(SOURCE MATERIAL)
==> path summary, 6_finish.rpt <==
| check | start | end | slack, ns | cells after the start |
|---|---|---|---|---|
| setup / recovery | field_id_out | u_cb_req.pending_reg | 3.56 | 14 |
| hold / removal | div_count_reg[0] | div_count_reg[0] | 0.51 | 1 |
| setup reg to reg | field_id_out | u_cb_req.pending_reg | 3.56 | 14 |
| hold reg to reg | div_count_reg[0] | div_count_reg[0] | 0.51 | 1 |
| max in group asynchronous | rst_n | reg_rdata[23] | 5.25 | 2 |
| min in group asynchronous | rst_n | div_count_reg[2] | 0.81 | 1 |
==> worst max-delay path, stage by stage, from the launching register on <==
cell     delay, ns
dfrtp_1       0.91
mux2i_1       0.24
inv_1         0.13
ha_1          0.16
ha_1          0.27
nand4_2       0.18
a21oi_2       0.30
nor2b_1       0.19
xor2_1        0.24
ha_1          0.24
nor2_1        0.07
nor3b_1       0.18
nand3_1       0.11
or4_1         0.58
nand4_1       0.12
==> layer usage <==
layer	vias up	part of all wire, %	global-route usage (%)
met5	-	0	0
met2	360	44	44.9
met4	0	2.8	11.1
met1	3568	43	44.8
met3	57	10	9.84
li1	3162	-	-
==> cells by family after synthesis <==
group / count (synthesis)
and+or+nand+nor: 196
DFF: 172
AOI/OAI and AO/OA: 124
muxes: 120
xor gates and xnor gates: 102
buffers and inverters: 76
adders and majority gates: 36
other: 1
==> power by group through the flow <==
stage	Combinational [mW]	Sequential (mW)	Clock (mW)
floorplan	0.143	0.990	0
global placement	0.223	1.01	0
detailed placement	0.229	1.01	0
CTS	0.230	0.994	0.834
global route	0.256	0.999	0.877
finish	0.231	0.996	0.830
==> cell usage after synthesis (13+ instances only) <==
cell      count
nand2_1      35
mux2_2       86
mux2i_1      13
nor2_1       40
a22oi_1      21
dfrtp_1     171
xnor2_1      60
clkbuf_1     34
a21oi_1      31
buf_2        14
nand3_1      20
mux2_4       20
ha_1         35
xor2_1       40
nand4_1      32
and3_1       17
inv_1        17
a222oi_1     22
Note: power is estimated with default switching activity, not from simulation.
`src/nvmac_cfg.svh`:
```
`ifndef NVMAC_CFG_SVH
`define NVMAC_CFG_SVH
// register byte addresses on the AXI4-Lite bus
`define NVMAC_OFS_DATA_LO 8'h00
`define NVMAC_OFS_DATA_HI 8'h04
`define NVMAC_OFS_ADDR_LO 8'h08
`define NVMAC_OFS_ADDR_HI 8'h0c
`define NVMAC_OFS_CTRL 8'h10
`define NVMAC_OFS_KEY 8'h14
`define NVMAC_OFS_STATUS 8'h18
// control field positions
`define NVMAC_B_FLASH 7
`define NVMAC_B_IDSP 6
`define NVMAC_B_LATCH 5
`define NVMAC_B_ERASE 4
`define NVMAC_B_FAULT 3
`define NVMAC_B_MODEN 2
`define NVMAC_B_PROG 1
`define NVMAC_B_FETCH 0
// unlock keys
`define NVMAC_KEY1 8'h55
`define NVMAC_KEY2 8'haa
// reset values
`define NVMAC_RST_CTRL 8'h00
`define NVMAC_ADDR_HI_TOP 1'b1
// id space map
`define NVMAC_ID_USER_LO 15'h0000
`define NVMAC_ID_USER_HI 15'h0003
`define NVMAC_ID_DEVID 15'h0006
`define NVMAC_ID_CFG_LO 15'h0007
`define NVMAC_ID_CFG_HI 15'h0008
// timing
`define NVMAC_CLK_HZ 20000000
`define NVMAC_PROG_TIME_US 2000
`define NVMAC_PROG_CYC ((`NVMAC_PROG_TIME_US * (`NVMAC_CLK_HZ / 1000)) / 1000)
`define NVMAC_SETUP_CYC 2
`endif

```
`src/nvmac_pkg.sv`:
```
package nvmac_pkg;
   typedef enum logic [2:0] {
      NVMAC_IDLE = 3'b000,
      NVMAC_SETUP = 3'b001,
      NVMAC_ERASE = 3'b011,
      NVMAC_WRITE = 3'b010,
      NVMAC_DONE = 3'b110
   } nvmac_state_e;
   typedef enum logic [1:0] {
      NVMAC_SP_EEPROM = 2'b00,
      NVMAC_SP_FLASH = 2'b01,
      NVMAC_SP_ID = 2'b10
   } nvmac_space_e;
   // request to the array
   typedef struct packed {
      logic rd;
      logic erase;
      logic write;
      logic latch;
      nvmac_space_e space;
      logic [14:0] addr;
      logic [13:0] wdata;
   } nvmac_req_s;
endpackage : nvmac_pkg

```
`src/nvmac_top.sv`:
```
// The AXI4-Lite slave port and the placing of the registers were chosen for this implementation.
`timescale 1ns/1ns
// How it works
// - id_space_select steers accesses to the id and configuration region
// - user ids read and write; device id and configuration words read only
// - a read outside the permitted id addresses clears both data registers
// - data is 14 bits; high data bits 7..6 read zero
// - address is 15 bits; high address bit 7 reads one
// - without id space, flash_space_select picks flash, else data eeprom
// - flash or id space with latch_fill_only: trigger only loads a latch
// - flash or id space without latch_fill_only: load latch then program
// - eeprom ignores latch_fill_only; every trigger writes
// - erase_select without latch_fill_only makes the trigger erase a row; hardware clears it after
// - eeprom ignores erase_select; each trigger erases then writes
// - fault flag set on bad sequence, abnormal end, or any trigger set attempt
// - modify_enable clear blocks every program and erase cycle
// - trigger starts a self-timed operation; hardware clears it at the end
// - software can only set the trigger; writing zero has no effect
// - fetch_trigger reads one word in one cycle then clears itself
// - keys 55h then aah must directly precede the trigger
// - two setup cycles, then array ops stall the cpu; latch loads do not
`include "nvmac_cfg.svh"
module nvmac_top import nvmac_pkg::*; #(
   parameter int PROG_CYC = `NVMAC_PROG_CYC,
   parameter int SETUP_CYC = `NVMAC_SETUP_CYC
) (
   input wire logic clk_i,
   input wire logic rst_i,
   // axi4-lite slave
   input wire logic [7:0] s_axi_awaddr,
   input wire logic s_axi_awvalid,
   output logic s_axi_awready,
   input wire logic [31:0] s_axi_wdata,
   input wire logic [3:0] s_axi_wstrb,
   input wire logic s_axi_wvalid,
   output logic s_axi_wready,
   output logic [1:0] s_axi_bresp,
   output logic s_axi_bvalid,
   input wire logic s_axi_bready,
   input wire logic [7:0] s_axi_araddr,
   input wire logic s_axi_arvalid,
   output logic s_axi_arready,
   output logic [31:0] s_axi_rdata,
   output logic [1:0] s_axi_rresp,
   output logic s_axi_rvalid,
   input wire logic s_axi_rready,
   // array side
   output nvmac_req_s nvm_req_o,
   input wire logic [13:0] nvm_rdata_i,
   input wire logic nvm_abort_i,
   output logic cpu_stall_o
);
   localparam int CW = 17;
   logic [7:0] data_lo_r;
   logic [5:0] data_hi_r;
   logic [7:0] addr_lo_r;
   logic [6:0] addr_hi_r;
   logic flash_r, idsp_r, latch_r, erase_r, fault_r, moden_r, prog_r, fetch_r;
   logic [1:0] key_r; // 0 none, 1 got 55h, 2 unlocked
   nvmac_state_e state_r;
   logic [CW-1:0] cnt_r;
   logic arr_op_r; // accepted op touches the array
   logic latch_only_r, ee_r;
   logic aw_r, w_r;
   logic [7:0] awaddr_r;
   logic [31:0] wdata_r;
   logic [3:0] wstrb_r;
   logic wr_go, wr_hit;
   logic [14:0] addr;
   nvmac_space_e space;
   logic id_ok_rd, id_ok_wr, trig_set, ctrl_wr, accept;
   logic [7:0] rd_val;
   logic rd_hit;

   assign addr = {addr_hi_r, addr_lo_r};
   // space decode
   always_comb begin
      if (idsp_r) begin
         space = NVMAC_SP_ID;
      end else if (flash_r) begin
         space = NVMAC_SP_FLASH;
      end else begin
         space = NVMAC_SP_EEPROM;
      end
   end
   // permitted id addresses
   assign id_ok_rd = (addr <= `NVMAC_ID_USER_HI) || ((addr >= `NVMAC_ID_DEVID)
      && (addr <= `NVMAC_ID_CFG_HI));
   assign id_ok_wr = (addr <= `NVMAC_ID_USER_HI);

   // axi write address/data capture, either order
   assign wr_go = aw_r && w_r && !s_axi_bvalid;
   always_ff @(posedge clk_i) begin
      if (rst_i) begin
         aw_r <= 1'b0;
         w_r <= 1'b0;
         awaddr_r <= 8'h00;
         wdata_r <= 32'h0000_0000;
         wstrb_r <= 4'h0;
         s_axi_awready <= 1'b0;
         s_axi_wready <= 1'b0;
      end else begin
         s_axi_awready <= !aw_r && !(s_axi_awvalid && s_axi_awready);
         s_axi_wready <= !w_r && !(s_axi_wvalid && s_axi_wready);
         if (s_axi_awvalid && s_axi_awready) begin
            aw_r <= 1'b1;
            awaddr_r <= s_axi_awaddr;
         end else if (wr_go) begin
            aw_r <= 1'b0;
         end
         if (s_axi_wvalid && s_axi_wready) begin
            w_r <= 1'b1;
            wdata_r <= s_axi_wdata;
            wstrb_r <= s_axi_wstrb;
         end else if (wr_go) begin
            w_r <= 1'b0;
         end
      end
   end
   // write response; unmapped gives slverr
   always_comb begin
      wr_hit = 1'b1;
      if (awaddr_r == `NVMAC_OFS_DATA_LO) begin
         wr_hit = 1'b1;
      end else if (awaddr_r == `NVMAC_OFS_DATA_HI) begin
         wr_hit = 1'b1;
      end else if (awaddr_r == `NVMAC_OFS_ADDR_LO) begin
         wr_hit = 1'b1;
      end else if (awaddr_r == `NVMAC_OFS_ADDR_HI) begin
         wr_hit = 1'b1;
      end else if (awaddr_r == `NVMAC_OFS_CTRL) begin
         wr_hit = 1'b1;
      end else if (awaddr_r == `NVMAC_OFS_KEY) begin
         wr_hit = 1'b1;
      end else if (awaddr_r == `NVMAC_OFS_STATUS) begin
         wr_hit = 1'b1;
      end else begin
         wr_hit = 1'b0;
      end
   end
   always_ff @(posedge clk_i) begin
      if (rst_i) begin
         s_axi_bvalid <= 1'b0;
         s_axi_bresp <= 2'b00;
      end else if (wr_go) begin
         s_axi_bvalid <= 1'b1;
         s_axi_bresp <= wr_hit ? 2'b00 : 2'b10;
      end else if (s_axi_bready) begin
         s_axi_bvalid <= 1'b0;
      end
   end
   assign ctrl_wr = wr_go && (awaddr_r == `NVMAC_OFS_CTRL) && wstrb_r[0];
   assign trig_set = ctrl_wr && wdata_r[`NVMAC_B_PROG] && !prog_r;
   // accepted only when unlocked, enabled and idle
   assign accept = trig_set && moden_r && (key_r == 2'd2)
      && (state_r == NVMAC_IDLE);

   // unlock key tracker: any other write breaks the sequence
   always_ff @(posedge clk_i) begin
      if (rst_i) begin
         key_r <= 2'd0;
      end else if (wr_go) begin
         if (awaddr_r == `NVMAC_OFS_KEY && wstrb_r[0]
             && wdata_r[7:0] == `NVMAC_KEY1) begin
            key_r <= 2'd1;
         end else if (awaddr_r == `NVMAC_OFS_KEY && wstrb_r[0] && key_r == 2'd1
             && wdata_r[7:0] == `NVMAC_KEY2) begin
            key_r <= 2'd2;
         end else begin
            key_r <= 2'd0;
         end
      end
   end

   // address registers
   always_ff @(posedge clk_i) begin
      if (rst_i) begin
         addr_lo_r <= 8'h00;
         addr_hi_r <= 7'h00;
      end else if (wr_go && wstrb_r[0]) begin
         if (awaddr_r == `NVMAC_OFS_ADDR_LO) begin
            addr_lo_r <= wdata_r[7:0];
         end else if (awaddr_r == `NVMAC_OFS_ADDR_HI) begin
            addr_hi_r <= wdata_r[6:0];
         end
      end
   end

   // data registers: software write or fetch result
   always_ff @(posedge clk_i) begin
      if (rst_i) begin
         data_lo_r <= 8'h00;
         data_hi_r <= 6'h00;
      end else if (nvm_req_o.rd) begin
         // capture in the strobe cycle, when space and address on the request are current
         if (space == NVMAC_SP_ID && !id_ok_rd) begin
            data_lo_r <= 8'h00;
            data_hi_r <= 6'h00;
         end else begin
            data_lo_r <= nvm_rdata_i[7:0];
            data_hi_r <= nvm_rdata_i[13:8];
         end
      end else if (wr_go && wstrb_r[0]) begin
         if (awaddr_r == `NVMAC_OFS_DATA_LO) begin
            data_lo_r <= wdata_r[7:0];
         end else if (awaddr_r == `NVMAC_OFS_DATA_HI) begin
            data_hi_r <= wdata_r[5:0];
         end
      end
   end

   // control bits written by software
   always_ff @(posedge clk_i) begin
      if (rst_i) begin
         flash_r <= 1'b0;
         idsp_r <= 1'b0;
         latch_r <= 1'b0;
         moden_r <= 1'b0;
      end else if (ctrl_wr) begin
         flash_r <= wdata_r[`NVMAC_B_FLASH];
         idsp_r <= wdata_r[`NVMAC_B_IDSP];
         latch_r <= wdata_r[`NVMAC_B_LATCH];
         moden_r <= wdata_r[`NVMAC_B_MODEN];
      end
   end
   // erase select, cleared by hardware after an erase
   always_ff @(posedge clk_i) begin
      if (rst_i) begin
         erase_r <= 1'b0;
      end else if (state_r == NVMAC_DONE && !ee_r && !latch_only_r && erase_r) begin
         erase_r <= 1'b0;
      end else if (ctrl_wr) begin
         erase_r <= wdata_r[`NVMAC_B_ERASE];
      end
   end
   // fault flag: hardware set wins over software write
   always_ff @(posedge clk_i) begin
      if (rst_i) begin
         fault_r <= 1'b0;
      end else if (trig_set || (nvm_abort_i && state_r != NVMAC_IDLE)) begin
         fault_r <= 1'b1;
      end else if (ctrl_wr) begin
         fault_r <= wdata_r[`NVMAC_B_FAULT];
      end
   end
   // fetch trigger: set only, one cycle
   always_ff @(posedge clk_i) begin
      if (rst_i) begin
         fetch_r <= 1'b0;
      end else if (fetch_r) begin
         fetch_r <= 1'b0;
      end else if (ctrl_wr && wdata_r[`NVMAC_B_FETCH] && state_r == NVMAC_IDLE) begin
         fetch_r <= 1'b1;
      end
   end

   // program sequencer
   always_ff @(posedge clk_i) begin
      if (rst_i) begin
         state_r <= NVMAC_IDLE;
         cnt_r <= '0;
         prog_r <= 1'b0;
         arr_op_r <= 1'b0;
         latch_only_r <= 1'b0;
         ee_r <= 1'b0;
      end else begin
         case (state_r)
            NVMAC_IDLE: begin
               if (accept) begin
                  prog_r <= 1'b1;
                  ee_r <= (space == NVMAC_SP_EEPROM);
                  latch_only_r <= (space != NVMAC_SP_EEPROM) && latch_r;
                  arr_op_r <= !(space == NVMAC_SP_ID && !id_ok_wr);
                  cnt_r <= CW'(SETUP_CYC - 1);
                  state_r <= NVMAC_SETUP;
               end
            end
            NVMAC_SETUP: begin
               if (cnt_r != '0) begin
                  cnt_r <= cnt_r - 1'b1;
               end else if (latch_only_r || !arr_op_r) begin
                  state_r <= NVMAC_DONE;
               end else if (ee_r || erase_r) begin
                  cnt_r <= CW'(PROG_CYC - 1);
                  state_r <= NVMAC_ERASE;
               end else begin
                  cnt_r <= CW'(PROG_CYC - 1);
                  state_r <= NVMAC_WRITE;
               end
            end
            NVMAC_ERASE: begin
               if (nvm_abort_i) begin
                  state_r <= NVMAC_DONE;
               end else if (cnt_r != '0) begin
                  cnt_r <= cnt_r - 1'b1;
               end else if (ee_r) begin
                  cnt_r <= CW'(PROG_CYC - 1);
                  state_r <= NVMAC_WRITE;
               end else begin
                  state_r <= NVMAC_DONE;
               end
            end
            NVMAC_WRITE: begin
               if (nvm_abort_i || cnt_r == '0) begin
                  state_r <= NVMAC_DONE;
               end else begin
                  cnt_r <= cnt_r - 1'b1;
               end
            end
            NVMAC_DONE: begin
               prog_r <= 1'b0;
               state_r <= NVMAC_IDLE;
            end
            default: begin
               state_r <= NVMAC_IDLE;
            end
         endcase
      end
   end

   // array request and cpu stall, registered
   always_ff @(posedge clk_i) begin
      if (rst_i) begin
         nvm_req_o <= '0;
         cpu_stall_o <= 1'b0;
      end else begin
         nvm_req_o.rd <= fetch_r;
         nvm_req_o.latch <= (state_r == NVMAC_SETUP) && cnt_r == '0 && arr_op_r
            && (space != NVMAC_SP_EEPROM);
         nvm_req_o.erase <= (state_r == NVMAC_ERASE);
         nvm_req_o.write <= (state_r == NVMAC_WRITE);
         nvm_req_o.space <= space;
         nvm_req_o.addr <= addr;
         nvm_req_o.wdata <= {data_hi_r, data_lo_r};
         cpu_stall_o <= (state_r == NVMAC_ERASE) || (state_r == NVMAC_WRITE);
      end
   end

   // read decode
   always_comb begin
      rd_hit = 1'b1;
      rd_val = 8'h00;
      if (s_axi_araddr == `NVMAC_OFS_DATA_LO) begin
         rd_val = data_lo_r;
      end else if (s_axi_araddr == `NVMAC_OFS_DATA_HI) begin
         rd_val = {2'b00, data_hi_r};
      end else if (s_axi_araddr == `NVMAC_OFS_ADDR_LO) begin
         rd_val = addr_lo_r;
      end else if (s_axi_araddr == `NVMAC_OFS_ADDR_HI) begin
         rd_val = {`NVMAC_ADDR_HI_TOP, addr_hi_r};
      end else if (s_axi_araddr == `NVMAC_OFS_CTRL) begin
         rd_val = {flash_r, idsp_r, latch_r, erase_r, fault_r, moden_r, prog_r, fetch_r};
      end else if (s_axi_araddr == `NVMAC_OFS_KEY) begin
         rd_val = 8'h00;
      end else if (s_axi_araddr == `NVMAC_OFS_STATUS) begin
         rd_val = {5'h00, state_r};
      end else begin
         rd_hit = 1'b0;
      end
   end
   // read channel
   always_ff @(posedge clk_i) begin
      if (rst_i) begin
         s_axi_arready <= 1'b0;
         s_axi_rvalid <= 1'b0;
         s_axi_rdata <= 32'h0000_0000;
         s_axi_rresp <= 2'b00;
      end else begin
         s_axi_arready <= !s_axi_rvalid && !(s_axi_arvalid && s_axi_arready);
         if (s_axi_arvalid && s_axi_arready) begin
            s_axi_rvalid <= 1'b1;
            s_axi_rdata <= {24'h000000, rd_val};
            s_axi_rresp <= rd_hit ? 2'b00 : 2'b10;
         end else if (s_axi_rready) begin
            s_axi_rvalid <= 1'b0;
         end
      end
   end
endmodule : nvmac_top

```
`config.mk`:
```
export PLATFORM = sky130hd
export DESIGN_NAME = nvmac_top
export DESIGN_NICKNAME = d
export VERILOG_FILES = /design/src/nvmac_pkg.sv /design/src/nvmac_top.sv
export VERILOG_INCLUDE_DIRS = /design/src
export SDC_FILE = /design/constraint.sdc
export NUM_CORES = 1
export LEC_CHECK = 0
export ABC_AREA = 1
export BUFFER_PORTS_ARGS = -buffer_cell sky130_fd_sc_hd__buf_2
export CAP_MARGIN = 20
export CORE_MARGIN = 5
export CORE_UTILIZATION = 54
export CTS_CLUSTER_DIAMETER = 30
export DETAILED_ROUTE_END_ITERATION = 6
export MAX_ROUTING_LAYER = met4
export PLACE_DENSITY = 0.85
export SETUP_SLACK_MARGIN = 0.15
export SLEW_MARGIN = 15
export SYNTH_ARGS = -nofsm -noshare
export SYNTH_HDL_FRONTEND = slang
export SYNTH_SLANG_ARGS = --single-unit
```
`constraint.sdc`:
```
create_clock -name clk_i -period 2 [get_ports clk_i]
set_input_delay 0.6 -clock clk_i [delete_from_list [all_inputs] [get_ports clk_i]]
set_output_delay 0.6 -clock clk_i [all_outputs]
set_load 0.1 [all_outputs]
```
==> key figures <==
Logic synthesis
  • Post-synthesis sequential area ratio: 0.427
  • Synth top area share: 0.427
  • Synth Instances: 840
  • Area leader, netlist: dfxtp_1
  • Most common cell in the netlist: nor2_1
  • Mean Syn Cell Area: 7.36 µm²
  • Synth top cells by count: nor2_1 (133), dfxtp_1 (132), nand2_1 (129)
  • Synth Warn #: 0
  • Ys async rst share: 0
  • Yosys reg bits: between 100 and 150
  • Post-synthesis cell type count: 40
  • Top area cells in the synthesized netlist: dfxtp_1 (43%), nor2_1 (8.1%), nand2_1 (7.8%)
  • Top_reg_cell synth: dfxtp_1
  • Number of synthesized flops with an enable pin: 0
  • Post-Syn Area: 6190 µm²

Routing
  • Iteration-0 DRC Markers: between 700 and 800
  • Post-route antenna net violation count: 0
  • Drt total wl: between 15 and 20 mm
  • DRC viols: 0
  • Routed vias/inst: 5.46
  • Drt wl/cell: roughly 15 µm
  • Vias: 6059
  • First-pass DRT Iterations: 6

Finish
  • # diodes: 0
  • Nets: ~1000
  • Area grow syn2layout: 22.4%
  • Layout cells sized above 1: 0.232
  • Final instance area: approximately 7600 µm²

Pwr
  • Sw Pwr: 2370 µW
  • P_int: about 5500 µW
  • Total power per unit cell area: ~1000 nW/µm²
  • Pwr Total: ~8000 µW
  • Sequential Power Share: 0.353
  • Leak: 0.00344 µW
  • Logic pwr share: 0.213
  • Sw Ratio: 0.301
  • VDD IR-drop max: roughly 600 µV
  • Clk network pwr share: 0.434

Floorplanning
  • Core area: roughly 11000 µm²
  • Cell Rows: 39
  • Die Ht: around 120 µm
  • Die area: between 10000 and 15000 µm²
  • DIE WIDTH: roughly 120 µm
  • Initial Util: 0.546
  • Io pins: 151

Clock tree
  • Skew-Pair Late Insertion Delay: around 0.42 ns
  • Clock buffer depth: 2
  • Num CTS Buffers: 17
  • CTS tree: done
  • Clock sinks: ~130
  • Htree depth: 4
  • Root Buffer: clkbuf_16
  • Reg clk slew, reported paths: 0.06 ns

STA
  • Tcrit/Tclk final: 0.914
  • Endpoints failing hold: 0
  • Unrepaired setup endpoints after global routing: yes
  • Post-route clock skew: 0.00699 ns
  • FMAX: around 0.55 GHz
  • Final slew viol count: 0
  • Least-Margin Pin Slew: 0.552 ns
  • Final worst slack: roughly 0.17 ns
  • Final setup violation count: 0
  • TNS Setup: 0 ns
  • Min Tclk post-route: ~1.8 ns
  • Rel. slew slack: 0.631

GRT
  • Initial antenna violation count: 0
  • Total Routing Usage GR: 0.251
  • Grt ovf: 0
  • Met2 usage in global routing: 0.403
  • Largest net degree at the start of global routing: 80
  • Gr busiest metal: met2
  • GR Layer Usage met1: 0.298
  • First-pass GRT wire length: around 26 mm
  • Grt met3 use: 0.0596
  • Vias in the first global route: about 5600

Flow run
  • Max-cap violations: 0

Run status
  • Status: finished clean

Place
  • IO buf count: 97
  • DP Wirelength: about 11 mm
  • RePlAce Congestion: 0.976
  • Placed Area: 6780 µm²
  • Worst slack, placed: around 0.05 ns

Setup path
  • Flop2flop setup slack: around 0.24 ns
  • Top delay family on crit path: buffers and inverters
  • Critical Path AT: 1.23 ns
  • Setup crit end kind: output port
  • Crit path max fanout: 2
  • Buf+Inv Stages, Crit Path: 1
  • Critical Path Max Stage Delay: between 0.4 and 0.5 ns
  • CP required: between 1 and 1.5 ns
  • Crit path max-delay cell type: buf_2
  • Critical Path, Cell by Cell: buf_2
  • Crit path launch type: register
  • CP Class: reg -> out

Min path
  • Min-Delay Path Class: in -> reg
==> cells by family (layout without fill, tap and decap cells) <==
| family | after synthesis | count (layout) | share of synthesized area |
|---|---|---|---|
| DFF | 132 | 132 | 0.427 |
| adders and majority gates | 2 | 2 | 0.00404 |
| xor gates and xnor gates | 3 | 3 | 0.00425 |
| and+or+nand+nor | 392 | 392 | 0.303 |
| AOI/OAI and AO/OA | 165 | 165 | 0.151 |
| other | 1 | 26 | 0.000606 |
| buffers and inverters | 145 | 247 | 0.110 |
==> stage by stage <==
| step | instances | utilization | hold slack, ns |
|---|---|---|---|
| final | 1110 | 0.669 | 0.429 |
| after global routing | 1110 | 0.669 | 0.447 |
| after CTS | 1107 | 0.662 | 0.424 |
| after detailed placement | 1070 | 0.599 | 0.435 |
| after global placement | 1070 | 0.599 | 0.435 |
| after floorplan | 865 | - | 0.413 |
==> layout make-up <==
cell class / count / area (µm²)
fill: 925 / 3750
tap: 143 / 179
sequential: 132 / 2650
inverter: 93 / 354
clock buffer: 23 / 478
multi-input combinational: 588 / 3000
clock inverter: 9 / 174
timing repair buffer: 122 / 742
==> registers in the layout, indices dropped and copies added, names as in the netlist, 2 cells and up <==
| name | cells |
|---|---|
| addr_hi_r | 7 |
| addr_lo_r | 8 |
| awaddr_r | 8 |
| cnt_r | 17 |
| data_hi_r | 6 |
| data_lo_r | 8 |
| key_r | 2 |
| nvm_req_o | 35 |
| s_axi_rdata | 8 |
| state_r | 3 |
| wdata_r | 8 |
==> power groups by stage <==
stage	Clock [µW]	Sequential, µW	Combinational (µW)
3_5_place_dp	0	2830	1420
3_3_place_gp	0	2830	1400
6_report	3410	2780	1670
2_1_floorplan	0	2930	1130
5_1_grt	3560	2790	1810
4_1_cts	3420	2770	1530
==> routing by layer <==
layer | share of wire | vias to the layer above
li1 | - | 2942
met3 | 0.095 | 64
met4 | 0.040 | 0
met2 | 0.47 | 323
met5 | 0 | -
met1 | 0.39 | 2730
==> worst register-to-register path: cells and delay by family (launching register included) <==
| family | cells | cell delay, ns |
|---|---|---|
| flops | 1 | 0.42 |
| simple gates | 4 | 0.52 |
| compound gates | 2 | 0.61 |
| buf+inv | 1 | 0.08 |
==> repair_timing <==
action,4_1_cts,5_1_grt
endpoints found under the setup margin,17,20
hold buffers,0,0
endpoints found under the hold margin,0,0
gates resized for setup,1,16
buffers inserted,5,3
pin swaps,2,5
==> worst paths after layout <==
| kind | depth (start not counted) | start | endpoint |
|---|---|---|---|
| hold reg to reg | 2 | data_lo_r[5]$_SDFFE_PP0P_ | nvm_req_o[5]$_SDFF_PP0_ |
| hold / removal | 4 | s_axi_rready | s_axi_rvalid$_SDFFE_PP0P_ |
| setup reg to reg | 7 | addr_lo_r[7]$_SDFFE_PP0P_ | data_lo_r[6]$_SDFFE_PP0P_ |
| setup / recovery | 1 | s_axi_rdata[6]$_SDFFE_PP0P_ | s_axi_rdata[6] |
(End SOURCE MATERIAL)
WHAT TO PRODUCE: Beginning at the line above with "1 and 1.5 ns" and finishing at the line with "awaddr_r | 8 |", return each line exactly and return nothing else.

TASK SOLUTION:
  • CP required: between 1 and 1.5 ns
  • Crit path max-delay cell type: buf_2
  • Critical Path, Cell by Cell: buf_2
  • Crit path launch type: register
  • CP Class: reg -> out

Min path
  • Min-Delay Path Class: in -> reg
==> cells by family (layout without fill, tap and decap cells) <==
| family | after synthesis | count (layout) | share of synthesized area |
|---|---|---|---|
| DFF | 132 | 132 | 0.427 |
| adders and majority gates | 2 | 2 | 0.00404 |
| xor gates and xnor gates | 3 | 3 | 0.00425 |
| and+or+nand+nor | 392 | 392 | 0.303 |
| AOI/OAI and AO/OA | 165 | 165 | 0.151 |
| other | 1 | 26 | 0.000606 |
| buffers and inverters | 145 | 247 | 0.110 |
==> stage by stage <==
| step | instances | utilization | hold slack, ns |
|---|---|---|---|
| final | 1110 | 0.669 | 0.429 |
| after global routing | 1110 | 0.669 | 0.447 |
| after CTS | 1107 | 0.662 | 0.424 |
| after detailed placement | 1070 | 0.599 | 0.435 |
| after global placement | 1070 | 0.599 | 0.435 |
| after floorplan | 865 | - | 0.413 |
==> layout make-up <==
cell class / count / area (µm²)
fill: 925 / 3750
tap: 143 / 179
sequential: 132 / 2650
inverter: 93 / 354
clock buffer: 23 / 478
multi-input combinational: 588 / 3000
clock inverter: 9 / 174
timing repair buffer: 122 / 742
==> registers in the layout, indices dropped and copies added, names as in the netlist, 2 cells and up <==
| name | cells |
|---|---|
| addr_hi_r | 7 |
| addr_lo_r | 8 |
| awaddr_r | 8 |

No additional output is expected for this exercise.